--- src/rtl/tcw_pkg.sv ---
`default_nettype none

package tcw_pkg;

	// screen geometry
	localparam int WIDTH        = 80;
	localparam int HEIGHT       = 25;
	localparam int CELLS        = WIDTH * HEIGHT;
	localparam int SCROLL_CELLS = WIDTH * (HEIGHT - 1);
	localparam int ADDR_W       = $clog2(CELLS);
	localparam int ROW_W        = $clog2(HEIGHT + 1);

	// payload widths
	localparam int OP_W    = 2;
	localparam int CHAR_W  = 8;
	localparam int COLOR_W = 16;
	localparam int POS_W   = 11;

	// reciprocal for cursor / WIDTH, exact for any POS_W-bit cursor
	localparam int DIV_SHIFT = POS_W + $clog2(WIDTH);
	localparam int DIV_MUL   = ((2 ** DIV_SHIFT) + WIDTH - 1) / WIDTH;
	localparam int DIV_MUL_W = $clog2(DIV_MUL + 1);

	localparam logic [CHAR_W-1:0] CH_NEWLINE   = 8'd10;
	localparam logic [CHAR_W-1:0] CH_BACKSPACE = 8'd8;

	typedef enum logic [OP_W-1:0] {
		OP_PUT    = 2'd0,
		OP_CLEAR  = 2'd1,
		OP_READ   = 2'd2,
		OP_SETCUR = 2'd3
	} op_t;

	typedef enum logic [2:0] {
		ST_INIT,
		ST_IDLE,
		ST_COPY,
		ST_BLANK,
		ST_CLEAR,
		ST_ROW,
		ST_EXEC
	} state_t;

	typedef struct packed {
		logic load;
		logic zero;
		logic copy;
		logic row;
		logic end_scroll;
		logic exec;
	} cmd_t;

	typedef struct packed {
		logic cursor_full;
		logic newline;
		logic copy_last;
		logic zero_last;
		logic out_free;
	} status_t;

endpackage

`default_nettype wire

--- src/rtl/tcw_ctrl.sv ---
`default_nettype none

module tcw_ctrl (
	input  wire logic                       clk,
	input  wire logic                       arst_n,
	input  wire logic                       in_valid,
	input  wire logic [tcw_pkg::OP_W-1:0]   op,
	input  wire logic [tcw_pkg::CHAR_W-1:0] char_code,
	input  wire tcw_pkg::status_t           status,
	output logic                            in_ready,
	output tcw_pkg::cmd_t                   cmd
);
	import tcw_pkg::*;

	state_t state_q;
	state_t state_nxt;

	always_ff @(posedge clk or negedge arst_n) begin
		if (!arst_n) begin
			state_q <= ST_INIT;
		end else begin
			state_q <= state_nxt;
		end
	end

	always_comb begin
		state_nxt = state_q;
		cmd       = '0;
		in_ready  = 1'b0;
		unique case (state_q)
			ST_INIT: begin
				cmd.zero = 1'b1;
				if (status.zero_last) begin
					state_nxt = ST_IDLE;
				end
			end
			ST_IDLE: begin
				in_ready = 1'b1;
				if (in_valid) begin
					cmd.load = 1'b1;
					priority if (op == OP_CLEAR) begin
						state_nxt = ST_CLEAR;
					end else if (op == OP_PUT && status.cursor_full) begin
						state_nxt = ST_COPY;
					end else if (op == OP_PUT && char_code == CH_NEWLINE) begin
						state_nxt = ST_ROW;
					end else begin
						state_nxt = ST_EXEC;
					end
				end
			end
			ST_COPY: begin
				cmd.copy = 1'b1;
				if (status.copy_last) begin
					state_nxt = ST_BLANK;
				end
			end
			ST_BLANK: begin
				cmd.zero = 1'b1;
				if (status.zero_last) begin
					cmd.end_scroll = 1'b1;
					state_nxt      = status.newline ? ST_ROW : ST_EXEC;
				end
			end
			ST_CLEAR: begin
				cmd.zero = 1'b1;
				if (status.zero_last) begin
					state_nxt = ST_EXEC;
				end
			end
			ST_ROW: begin
				cmd.row   = 1'b1;
				state_nxt = ST_EXEC;
			end
			ST_EXEC: begin
				if (status.out_free) begin
					cmd.exec  = 1'b1;
					state_nxt = ST_IDLE;
				end
			end
			default: begin
				state_nxt = ST_IDLE;
			end
		endcase
	end

endmodule

`default_nettype wire

--- config.mk ---
export PLATFORM = sky130hd
export DESIGN_NAME = tcw_ctrl
export DESIGN_NICKNAME = d
export VERILOG_FILES = /design/src/rtl/tcw_pkg.sv /design/src/rtl/tcw_ctrl.sv
export SDC_FILE = /design/constraint.sdc
export NUM_CORES = 1
export LEC_CHECK = 0
export BUFFER_PORTS_ARGS = -buffer_cell sky130_fd_sc_hd__buf_2
export CORE_AREA = 2 2 39 41
export DETAILED_ROUTE_END_ITERATION = 8
export DIE_AREA = 0 0 41 43
export PLACE_DENSITY_LB_ADDON = 0.3
export SLEW_MARGIN = 25
export SYNTH_ARGS = -nofsm -noshare
export SYNTH_HDL_FRONTEND = slang
export SYNTH_SLANG_ARGS = --single-unit
--- constraint.sdc ---
create_clock -name clk -period 2.4 [get_ports clk]
set_clock_uncertainty 0.05 [all_clocks]
set_input_delay 0 -clock clk [delete_from_list [all_inputs] [get_ports clk]]
set_output_delay 0 -clock clk [all_outputs]
set_load 0.1 [all_outputs]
........
→ **Problem to work on**: The response should consist of the entries above, retyped exactly.

→ **Written answer**:
--- src/rtl/tcw_pkg.sv ---
`default_nettype none

package tcw_pkg;

	// screen geometry
	localparam int WIDTH        = 80;
	localparam int HEIGHT       = 25;
	localparam int CELLS        = WIDTH * HEIGHT;
	localparam int SCROLL_CELLS = WIDTH * (HEIGHT - 1);
	localparam int ADDR_W       = $clog2(CELLS);
	localparam int ROW_W        = $clog2(HEIGHT + 1);

	// payload widths
	localparam int OP_W    = 2;
	localparam int CHAR_W  = 8;
	localparam int COLOR_W = 16;
	localparam int POS_W   = 11;

	// reciprocal for cursor / WIDTH, exact for any POS_W-bit cursor
	localparam int DIV_SHIFT = POS_W + $clog2(WIDTH);
	localparam int DIV_MUL   = ((2 ** DIV_SHIFT) + WIDTH - 1) / WIDTH;
	localparam int DIV_MUL_W = $clog2(DIV_MUL + 1);

	localparam logic [CHAR_W-1:0] CH_NEWLINE   = 8'd10;
	localparam logic [CHAR_W-1:0] CH_BACKSPACE = 8'd8;

	typedef enum logic [OP_W-1:0] {
		OP_PUT    = 2'd0,
		OP_CLEAR  = 2'd1,
		OP_READ   = 2'd2,
		OP_SETCUR = 2'd3
	} op_t;

	typedef enum logic [2:0] {
		ST_INIT,
		ST_IDLE,
		ST_COPY,
		ST_BLANK,
		ST_CLEAR,
		ST_ROW,
		ST_EXEC
	} state_t;

	typedef struct packed {
		logic load;
		logic zero;
		logic copy;
		logic row;
		logic end_scroll;
		logic exec;
	} cmd_t;

	typedef struct packed {
		logic cursor_full;
		logic newline;
		logic copy_last;
		logic zero_last;
		logic out_free;
	} status_t;

endpackage

`default_nettype wire

--- src/rtl/tcw_ctrl.sv ---
`default_nettype none

module tcw_ctrl (
	input  wire logic                       clk,
	input  wire logic                       arst_n,
	input  wire logic                       in_valid,
	input  wire logic [tcw_pkg::OP_W-1:0]   op,
	input  wire logic [tcw_pkg::CHAR_W-1:0] char_code,
	input  wire tcw_pkg::status_t           status,
	output logic                            in_ready,
	output tcw_pkg::cmd_t                   cmd
);
	import tcw_pkg::*;

	state_t state_q;
	state_t state_nxt;

	always_ff @(posedge clk or negedge arst_n) begin
		if (!arst_n) begin
			state_q <= ST_INIT;
		end else begin
			state_q <= state_nxt;
		end
	end

	always_comb begin
		state_nxt = state_q;
		cmd       = '0;
		in_ready  = 1'b0;
		unique case (state_q)
			ST_INIT: begin
				cmd.zero = 1'b1;
				if (status.zero_last) begin
					state_nxt = ST_IDLE;
				end
			end
			ST_IDLE: begin
				in_ready = 1'b1;
				if (in_valid) begin
					cmd.load = 1'b1;
					priority if (op == OP_CLEAR) begin
						state_nxt = ST_CLEAR;
					end else if (op == OP_PUT && status.cursor_full) begin
						state_nxt = ST_COPY;
					end else if (op == OP_PUT && char_code == CH_NEWLINE) begin
						state_nxt = ST_ROW;
					end else begin
						state_nxt = ST_EXEC;
					end
				end
			end
			ST_COPY: begin
				cmd.copy = 1'b1;
				if (status.copy_last) begin
					state_nxt = ST_BLANK;
				end
			end
			ST_BLANK: begin
				cmd.zero = 1'b1;
				if (status.zero_last) begin
					cmd.end_scroll = 1'b1;
					state_nxt      = status.newline ? ST_ROW : ST_EXEC;
				end
			end
			ST_CLEAR: begin
				cmd.zero = 1'b1;
				if (status.zero_last) begin
					state_nxt = ST_EXEC;
				end
			end
			ST_ROW: begin
				cmd.row   = 1'b1;
				state_nxt = ST_EXEC;
			end
			ST_EXEC: begin
				if (status.out_free) begin
					cmd.exec  = 1'b1;
					state_nxt = ST_IDLE;
				end
			end
			default: begin
				state_nxt = ST_IDLE;
			end
		endcase
	end

endmodule

`default_nettype wire

--- config.mk ---
export PLATFORM = sky130hd
export DESIGN_NAME = tcw_ctrl
export DESIGN_NICKNAME = d
export VERILOG_FILES = /design/src/rtl/tcw_pkg.sv /design/src/rtl/tcw_ctrl.sv
export SDC_FILE = /design/constraint.sdc
export NUM_CORES = 1
export LEC_CHECK = 0
export BUFFER_PORTS_ARGS = -buffer_cell sky130_fd_sc_hd__buf_2
export CORE_AREA = 2 2 39 41
export DETAILED_ROUTE_END_ITERATION = 8
export DIE_AREA = 0 0 41 43
export PLACE_DENSITY_LB_ADDON = 0.3
export SLEW_MARGIN = 25
export SYNTH_ARGS = -nofsm -noshare
export SYNTH_HDL_FRONTEND = slang
export SYNTH_SLANG_ARGS = --single-unit
--- constraint.sdc ---
create_clock -name clk -period 2.4 [get_ports clk]
set_clock_uncertainty 0.05 [all_clocks]
set_input_delay 0 -clock clk [delete_from_list [all_inputs] [get_ports clk]]
set_output_delay 0 -clock clk [all_outputs]
set_load 0.1 [all_outputs]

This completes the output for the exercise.